The advantage of separating the construction from solving the system is that the decomposition can be reused for multiple systems. The .solve() method can also be called with a matrix as input. This will solve the system for each column in the matrix. As the following code illustrates:

std::MatrixXd A(10, 10);
A.setRandom();

std::MatrixXd b(10, 10);
b.setRandom();

std::FullPivLU<MatrixXd> ldlt(A);
MatrixXd x = ldlt.solve(b);

utils::print("The solution is:\n", x);

This produces the following output:

The solution is:
[[  1.18453,  -0.410319,  -0.623361,  -0.321932, -0.0895882,  0.0497296,  -0.648823,   0.124508,   0.493074,   0.480588],
 [ 0.535632,  0.0616908,   -0.28512,  -0.318507, 0.00406816,  0.0258458, -0.0848685,  -0.477436,    1.24756,   0.838648],
 [-0.0107144,  -0.367311,   0.244476,   0.137709,  -0.815272,  -0.280075,  -0.628219,   0.208019,  -0.206337,  -0.640611],
 [  -2.13074,    1.62113, -0.0941863,       1.03,   -0.03775,    1.03846,   0.293851,    1.14827,   -3.90631,   -1.16682],
 [  0.879087,   0.477271,   -1.28075,    1.28879,    2.52322,    -1.4507,    1.27269,  -0.578986,    0.24615,    2.08061],
 [ -0.732436,  -0.704311,    1.06786,  -0.596086,    -2.3671,    1.43309,   -1.39648,  0.0979355,  -0.356579,   -1.55783],
 [  0.127638,  -0.668733,  -0.507232, -0.0496553,   0.521617,   0.220945,   -0.16289,  -0.664471,    1.69368,   0.876999],
 [ -0.569963, -0.0353519,  -0.507716,  0.0109401,   0.415603,   0.829978,  -0.209561,  0.0241958,  -0.291877, -0.0407887],
 [  -2.30094,    1.32775,  -0.272818,   0.388941,   -0.53578,    1.08094,   0.510719,   0.903556,   -4.88332,   -1.75593],
 [   1.01693,   0.242351,  -0.251851,   -1.13456,    0.28466,  -0.149436,   -0.17369,   0.721883,   0.108984,  0.0144817]]

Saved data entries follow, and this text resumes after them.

`src/hw/rtl/rpn_pkg.sv`:
```
// ----------------------------------------------------------------------------
// RPN calculator package
// Item types, command codes and control structs shared by the calculator.
// ----------------------------------------------------------------------------
package rpn_pkg;

  localparam int unsigned STACK_DEPTH_DEF = 16;

  localparam logic [2:0] KIND_PUSH   = 3'd0;
  localparam logic [2:0] KIND_ADD    = 3'd1;
  localparam logic [2:0] KIND_MUL    = 3'd2;
  localparam logic [2:0] KIND_DUP    = 3'd3;
  localparam logic [2:0] KIND_NEG    = 3'd4;
  localparam logic [2:0] KIND_RM_NEG = 3'd5;

  localparam logic [1:0] STAT_DONE = 2'd0;
  localparam logic [1:0] STAT_FEW  = 2'd1;
  localparam logic [1:0] STAT_FULL = 2'd2;

  typedef struct packed {
    logic [2:0]         kind;
    logic signed [31:0] operand;
  } rpn_in_t;

  typedef struct packed {
    logic [1:0]         status;
    logic signed [31:0] top_value;
    logic               top_valid;
    logic [4:0]         depth;
  } rpn_out_t;

  typedef enum logic [3:0] {
    DP_NOP,
    DP_PUSH,
    DP_DUP,
    DP_NEG,
    DP_READ2,
    DP_CALC,
    DP_WRITE,
    DP_SWEEP_INIT,
    DP_SWEEP
  } dp_op_t;

  typedef struct packed {
    dp_op_t     op;
    logic [1:0] status;
    logic       done;
  } rpn_cmd_t;

  typedef struct packed {
    logic count_zero;
    logic count_few;
    logic count_full;
    logic sweep_last;
  } rpn_flags_t;

endpackage

```
`src/hw/rtl/rpn_ram.sv`:
```
// ----------------------------------------------------------------------------
// Generic RAM
// One write port, one read port with registered read data.
// ----------------------------------------------------------------------------
module rpn_ram #(
  parameter int unsigned WIDTH = 32,
  parameter int unsigned DEPTH = 16
) (
  input  logic                     clk,
  input  logic                     we,
  input  logic [$clog2(DEPTH)-1:0] waddr,
  input  logic [WIDTH-1:0]         wdata,
  input  logic [$clog2(DEPTH)-1:0] raddr,
  output logic [WIDTH-1:0]         rdata
);

  logic [WIDTH-1:0] mem [DEPTH];
  logic [WIDTH-1:0] rdata_r;

  always_ff @(posedge clk) begin
    if (we) begin
      mem[waddr] <= wdata;
    end
    rdata_r <= mem[raddr];
  end

  assign rdata = rdata_r;

endmodule

```
`src/hw/rtl/rpn_ctrl.sv`:
```
// ----------------------------------------------------------------------------
// RPN calculator controller
// Decodes commands, checks operand counts and sequences the datapath.
// ----------------------------------------------------------------------------
module rpn_ctrl import rpn_pkg::*; (
  input  logic       clk,
  input  logic       rst_n,
  input  logic       start,
  output logic       busy,
  input  logic [2:0] kind,
  input  rpn_flags_t flags,
  output rpn_cmd_t   cmd
);

  typedef enum logic [3:0] {
    S_IDLE  = 4'b0001,
    S_CALC  = 4'b0010,
    S_WRITE = 4'b0100,
    S_SWEEP = 4'b1000
  } state_t;

  state_t state_r, state_nxt;

  always_ff @(posedge clk) begin
    if (!rst_n) begin
      state_r <= S_IDLE;
    end else begin
      state_r <= state_nxt;
    end
  end

  assign busy = (state_r != S_IDLE);

  always_comb begin
    state_nxt  = state_r;
    cmd.op     = DP_NOP;
    cmd.status = STAT_DONE;
    cmd.done   = 1'b0;
    case (state_r)
      S_IDLE: begin
        if (start) begin
          cmd.done = 1'b1;
          case (kind)
            KIND_PUSH: begin
              if (flags.count_full) cmd.status = STAT_FULL;
              else                  cmd.op = DP_PUSH;
            end
            KIND_ADD, KIND_MUL: begin
              if (flags.count_few) begin
                cmd.status = STAT_FEW;
              end else begin
                cmd.op    = DP_READ2;
                cmd.done  = 1'b0;
                state_nxt = S_CALC;
              end
            end
            KIND_DUP: begin
              if (flags.count_zero)      cmd.status = STAT_FEW;
              else if (flags.count_full) cmd.status = STAT_FULL;
              else                       cmd.op = DP_DUP;
            end
            KIND_NEG: begin
              if (flags.count_zero) cmd.status = STAT_FEW;
              else                  cmd.op = DP_NEG;
            end
            KIND_RM_NEG: begin
              if (!flags.count_zero) begin
                cmd.op    = DP_SWEEP_INIT;
                cmd.done  = 1'b0;
                state_nxt = S_SWEEP;
              end
            end
            default: begin
              cmd.op = DP_NOP;
            end
          endcase
        end
      end
      S_CALC: begin
        cmd.op    = DP_CALC;
        state_nxt = S_WRITE;
      end
      S_WRITE: begin
        cmd.op    = DP_WRITE;
        cmd.done  = 1'b1;
        state_nxt = S_IDLE;
      end
      S_SWEEP: begin
        cmd.op = DP_SWEEP;
        if (flags.sweep_last) begin
          cmd.done  = 1'b1;
          state_nxt = S_IDLE;
        end
      end
      default: begin
        state_nxt = S_IDLE;
      end
    endcase
  end

endmodule

```
`src/hw/rtl/rpn_dpath.sv`:
```
// ----------------------------------------------------------------------------
// RPN calculator datapath
// Stack store, cached top entry, arithmetic and result register.
// ----------------------------------------------------------------------------
module rpn_dpath import rpn_pkg::*; #(
  parameter int unsigned STACK_DEPTH = STACK_DEPTH_DEF
) (
  input  logic       clk,
  input  logic       rst_n,
  input  rpn_in_t    in_item,
  input  rpn_cmd_t   cmd,
  output rpn_flags_t flags,
  output logic       out_valid,
  output rpn_out_t   out_item
);

  localparam int unsigned CW = $clog2(STACK_DEPTH + 1);
  localparam int unsigned AW = $clog2(STACK_DEPTH);

  logic [CW-1:0] count_r, rd_r, wr_r;
  logic [31:0]   top_r, res_r;
  logic [1:0]    status_r;
  logic          out_valid_r, is_mul_r;

  logic [CW-1:0] count_m1, count_m2, wr_inc;
  logic          we, keep;
  logic [AW-1:0] waddr, raddr;
  logic [31:0]   wdata, rdata, sum, prod;
  logic [CW+4:0] depth_ext;

  assign count_m1 = count_r - CW'(1);
  assign count_m2 = count_r - CW'(2);
  assign keep     = ~rdata[31];
  assign wr_inc   = wr_r + CW'(keep);
  assign sum      = top_r + rdata;
  assign prod     = top_r * rdata;

  assign flags.count_zero = (count_r == '0);
  assign flags.count_few  = (count_r < CW'(2));
  assign flags.count_full = (count_r == CW'(STACK_DEPTH));
  assign flags.sweep_last = (rd_r == count_r);

  always_comb begin
    we    = 1'b0;
    waddr = count_r[AW-1:0];
    wdata = in_item.operand;
    raddr = rd_r[AW-1:0];
    case (cmd.op)
      DP_PUSH: begin
        we = 1'b1;
      end
      DP_DUP: begin
        we    = 1'b1;
        wdata = top_r;
      end
      DP_NEG: begin
        we    = 1'b1;
        waddr = count_m1[AW-1:0];
        wdata = 32'd0 - top_r;
      end
      DP_READ2: begin
        raddr = count_m2[AW-1:0];
      end
      DP_WRITE: begin
        we    = 1'b1;
        waddr = count_m2[AW-1:0];
        wdata = res_r;
      end
      DP_SWEEP_INIT: begin
        raddr = '0;
      end
      DP_SWEEP: begin
        we    = keep;
        waddr = wr_r[AW-1:0];
        wdata = rdata;
      end
      default: begin
        we = 1'b0;
      end
    endcase
  end

  rpn_ram #(
    .WIDTH (32),
    .DEPTH (STACK_DEPTH)
  ) u_ram (
    .clk   (clk),
    .we    (we),
    .waddr (waddr),
    .wdata (wdata),
    .raddr (raddr),
    .rdata (rdata)
  );

  always_ff @(posedge clk) begin
    if (!rst_n) begin
      count_r     <= '0;
      out_valid_r <= 1'b0;
    end else begin
      out_valid_r <= cmd.done;
      case (cmd.op)
        DP_PUSH: begin
          count_r <= count_r + CW'(1);
        end
        DP_DUP: begin
          count_r <= count_r + CW'(1);
        end
        DP_WRITE: begin
          count_r <= count_m1;
        end
        DP_SWEEP: begin
          if (rd_r == count_r) count_r <= wr_inc;
        end
        default: begin
          count_r <= count_r;
        end
      endcase
    end
  end

  always_ff @(posedge clk) begin
    if (cmd.done) status_r <= cmd.status;
    case (cmd.op)
      DP_PUSH:  top_r <= in_item.operand;
      DP_NEG:   top_r <= 32'd0 - top_r;
      DP_READ2: is_mul_r <= (in_item.kind == KIND_MUL);
      DP_CALC:  res_r <= is_mul_r ? prod : sum;
      DP_WRITE: top_r <= res_r;
      DP_SWEEP_INIT: begin
        rd_r <= CW'(1);
        wr_r <= '0;
      end
      DP_SWEEP: begin
        rd_r <= rd_r + CW'(1);
        wr_r <= wr_inc;
        if (keep) top_r <= rdata;
      end
      default: begin
        top_r <= top_r;
      end
    endcase
  end

  assign depth_ext          = {5'd0, count_r};
  assign out_valid          = out_valid_r;
  assign out_item.status    = status_r;
  assign out_item.top_valid = (count_r != '0);
  assign out_item.top_value = (count_r != '0) ? top_r : 32'sd0;
  assign out_item.depth     = depth_ext[4:0];

endmodule

```
`src/hw/rtl/rpn_stack_calculator.sv`:
```
// ----------------------------------------------------------------------------
// RPN stack calculator
// Bounded operand stack executing one reverse Polish command per item.
// ----------------------------------------------------------------------------
// Drive in_item with start high; the item is taken at a clock edge where
// busy is low. Every item yields one result: out_valid is high for exactly
// one cycle with out_item holding status, top of stack and depth after the
// command. The receiver cannot stall; results are never held.
// Steps from the accepting edge to the result strobe:
//   push, duplicate, negate, rejected, ignored and unused kinds: strobed
//     from the output register, with busy staying low, so one such item per cycle.
//   add and multiply: read second entry, compute, write back.
//   remove negatives: bottom-up sweep keeping non-negatives; none if empty.
// Rate is set by the single read port of the stack RAM, whose read data is
// registered; the top entry is cached in a register beside it.
// Synchronous reset empties the stack; entries need no clearing as only
// entries below the depth are ever used.
// ----------------------------------------------------------------------------
module rpn_stack_calculator import rpn_pkg::*; #(
  parameter int unsigned STACK_DEPTH = STACK_DEPTH_DEF
) (
  input  logic     clk,
  input  logic     rst_n,
  input  logic     start,
  output logic     busy,
  input  rpn_in_t  in_item,
  output logic     out_valid,
  output rpn_out_t out_item
);

  rpn_cmd_t   cmd;
  rpn_flags_t flags;

  rpn_ctrl u_ctrl (
    .clk   (clk),
    .rst_n (rst_n),
    .start (start),
    .busy  (busy),
    .kind  (in_item.kind),
    .flags (flags),
    .cmd   (cmd)
  );

  rpn_dpath #(
    .STACK_DEPTH (STACK_DEPTH)
  ) u_dpath (
    .clk       (clk),
    .rst_n     (rst_n),
    .in_item   (in_item),
    .cmd       (cmd),
    .flags     (flags),
    .out_valid (out_valid),
    .out_item  (out_item)
  );

endmodule

```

Best Practices and Integration

In many cases you will have to use Eigen together with other libraries and frameworks. This section will give some advice on how to do this.

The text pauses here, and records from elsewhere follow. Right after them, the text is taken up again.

--- src/lft_ctrl.sv ---
// ----------------------------------------------------------------------------
// lft_ctrl
// Sequencer: accepts one item, steps the datapath, hands results out.
// ----------------------------------------------------------------------------
module lft_ctrl #(
  parameter int CORDIC_STEPS = lft_pkg::DefCordicSteps
) (
  input  logic              clk,
  input  logic              rst,
  input  logic              in_valid,
  output logic              in_stall,
  input  lft_pkg::dp_stat_t stat,
  output lft_pkg::dp_cmd_t  cmd,
  output logic              out_valid,
  input  logic              out_stall
);
  import lft_pkg::*;

  typedef enum logic [3:0] {
    S_IDLE, S_DECODE, S_CORDIC, S_RMUL, S_RWR, S_CMUL, S_CACC, S_EMIT, S_WAIT
  } state_t;

  localparam int StepW = 5;
  localparam logic [StepW-1:0] LastStep = StepW'(CORDIC_STEPS - 1);

  state_t          state;
  logic [StepW-1:0] step;
  logic [1:0]       col;
  logic [1:0]       elem;
  logic             sub;
  logic             last;

  assign in_stall = (state != S_IDLE);

  always_comb begin
    cmd      = '0;
    cmd.op   = CMD_NONE;
    cmd.step = step;
    cmd.col  = col;
    cmd.elem = elem;
    cmd.sub  = sub;
    cmd.last = last;
    unique case (state)
      S_IDLE:   if (in_valid) cmd.op = CMD_LOAD;
      S_DECODE: if (stat.operation == OP_TRANSLATE || stat.operation == OP_SET_EXTENT)
                  cmd.op = CMD_EDIT;
      S_CORDIC: cmd.op = CMD_CORDIC;
      S_RMUL:   cmd.op = CMD_ROT_MUL;
      S_RWR:    cmd.op = CMD_ROT_WR;
      S_CMUL:   cmd.op = CMD_COL_MUL;
      S_CACC:   cmd.op = CMD_COL_ACC;
      S_EMIT:   if (!out_valid || !out_stall) cmd.op = CMD_EMIT;
      S_WAIT:   cmd.op = CMD_NONE;
      default:  cmd.op = CMD_NONE;
    endcase
  end

  always_ff @(posedge clk) begin
    if (rst) begin
      state     <= S_IDLE;
      step      <= '0;
      col       <= '0;
      elem      <= '0;
      sub       <= 1'b0;
      last      <= 1'b0;
      out_valid <= 1'b0;
    end else begin
      if (state == S_EMIT && (!out_valid || !out_stall)) out_valid <= 1'b1;
      else if (out_valid && !out_stall) out_valid <= 1'b0;
      unique case (state)
        S_IDLE: if (in_valid) state <= S_DECODE;
        S_DECODE: begin
          step <= '0; col <= '0; elem <= '0; sub <= 1'b0; last <= 1'b0;
          unique case (stat.operation)
            OP_TRANSLATE, OP_SET_EXTENT: state <= S_IDLE;
            OP_ROT_X, OP_ROT_Y, OP_ROT_Z: state <= S_CORDIC;
            OP_READ_XFORM: state <= S_CMUL;
            OP_READ_ORG, OP_READ_EXT: begin
              last  <= 1'b1;
              state <= S_EMIT;
            end
            default: state <= S_IDLE;
          endcase
        end
        S_CORDIC: begin
          step <= step + 1'b1;
          if (step == LastStep) state <= S_RMUL;
        end
        // four products per component: a*c, b*s, b*c, a*s
        S_RMUL: begin
          elem <= elem + 1'b1;
          if (elem == 2'd3) state <= S_RWR;
        end
        S_RWR: begin
          elem <= '0;
          col  <= col + 1'b1;
          state <= (col == 2'd2) ? S_WAIT : S_RMUL;
        end
        // columns 0..2 need one product per element, column 3 three
        S_CMUL: state <= S_CACC;
        S_CACC: begin
          if (col == 2'd3 && sub == 1'b0 && elem != 2'd2) begin
            elem  <= elem + 1'b1;
            state <= S_CMUL;
          end else if (col == 2'd3 && sub == 1'b0) begin
            elem  <= '0;
            sub   <= 1'b1;
            state <= S_CMUL;
          end else if (col == 2'd3) begin
            // sub selects rows 1 and 2; step counts them from 0
            if (elem == 2'd2 && step == 5'd1) begin
              last  <= 1'b1;
              state <= S_EMIT;
            end else if (elem == 2'd2) begin
              elem  <= '0;
              step  <= step + 1'b1;
              state <= S_CMUL;
            end else begin
              elem  <= elem + 1'b1;
              state <= S_CMUL;
            end
          end else if (elem == 2'd2) begin
            state <= S_EMIT;
          end else begin
            elem  <= elem + 1'b1;
            state <= S_CMUL;
          end
        end
        S_EMIT: if (!out_valid || !out_stall) begin
          if (last) state <= S_WAIT;
          else begin
            col   <= col + 1'b1;
            elem  <= '0;
            sub   <= 1'b0;
            step  <= '0;
            state <= S_CMUL;
          end
        end
        S_WAIT: if (!out_valid || !out_stall) state <= S_IDLE;
        default: state <= S_IDLE;
      endcase
    end
  end

`ifndef SYNTH
  a_stall_busy: assert property (@(posedge clk) disable iff (rst)
    (state != S_IDLE) |-> in_stall) else $error("accepted while busy");
  a_emit_hold: assert property (@(posedge clk) disable iff (rst)
    (out_valid && out_stall) |=> out_valid) else $error("result dropped");
  a_cordic_len: assert property (@(posedge clk) disable iff (rst)
    (state == S_CORDIC) |-> (step <= LastStep)) else $error("cordic overrun");
`endif

endmodule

Returning Matrices from functions

The preferred way of returning Eigen-arrays from functions is to return them by value. Eigen in combination with C++ return value optimisation will provide mechanism to avoid unnecessary copying of the returned matrix. An example of this is given below:

Eigen::MatrixXd foo()
{
    Eigen::MatrixXd A(10, 10);
    A.setRandom();
    return A;
}

int main()
{
    Eigen::MatrixXd B = foo();
    utils::print(B);
}

Passing Matrices to functions

If you really want to make sure no copying is performed it is recommended to pass the Eigen-array as a parameter to the function. This is shown in the following example:

void bar(const Eigen::MatrixXd& A)
{
    utils::print(A);
}

int main()
{
    Eigen::MatrixXd B(10, 10);
    B.setRandom();
    bar(B);
}

Note

The const keyword is used to indicate that the matrix can not be modified in the function.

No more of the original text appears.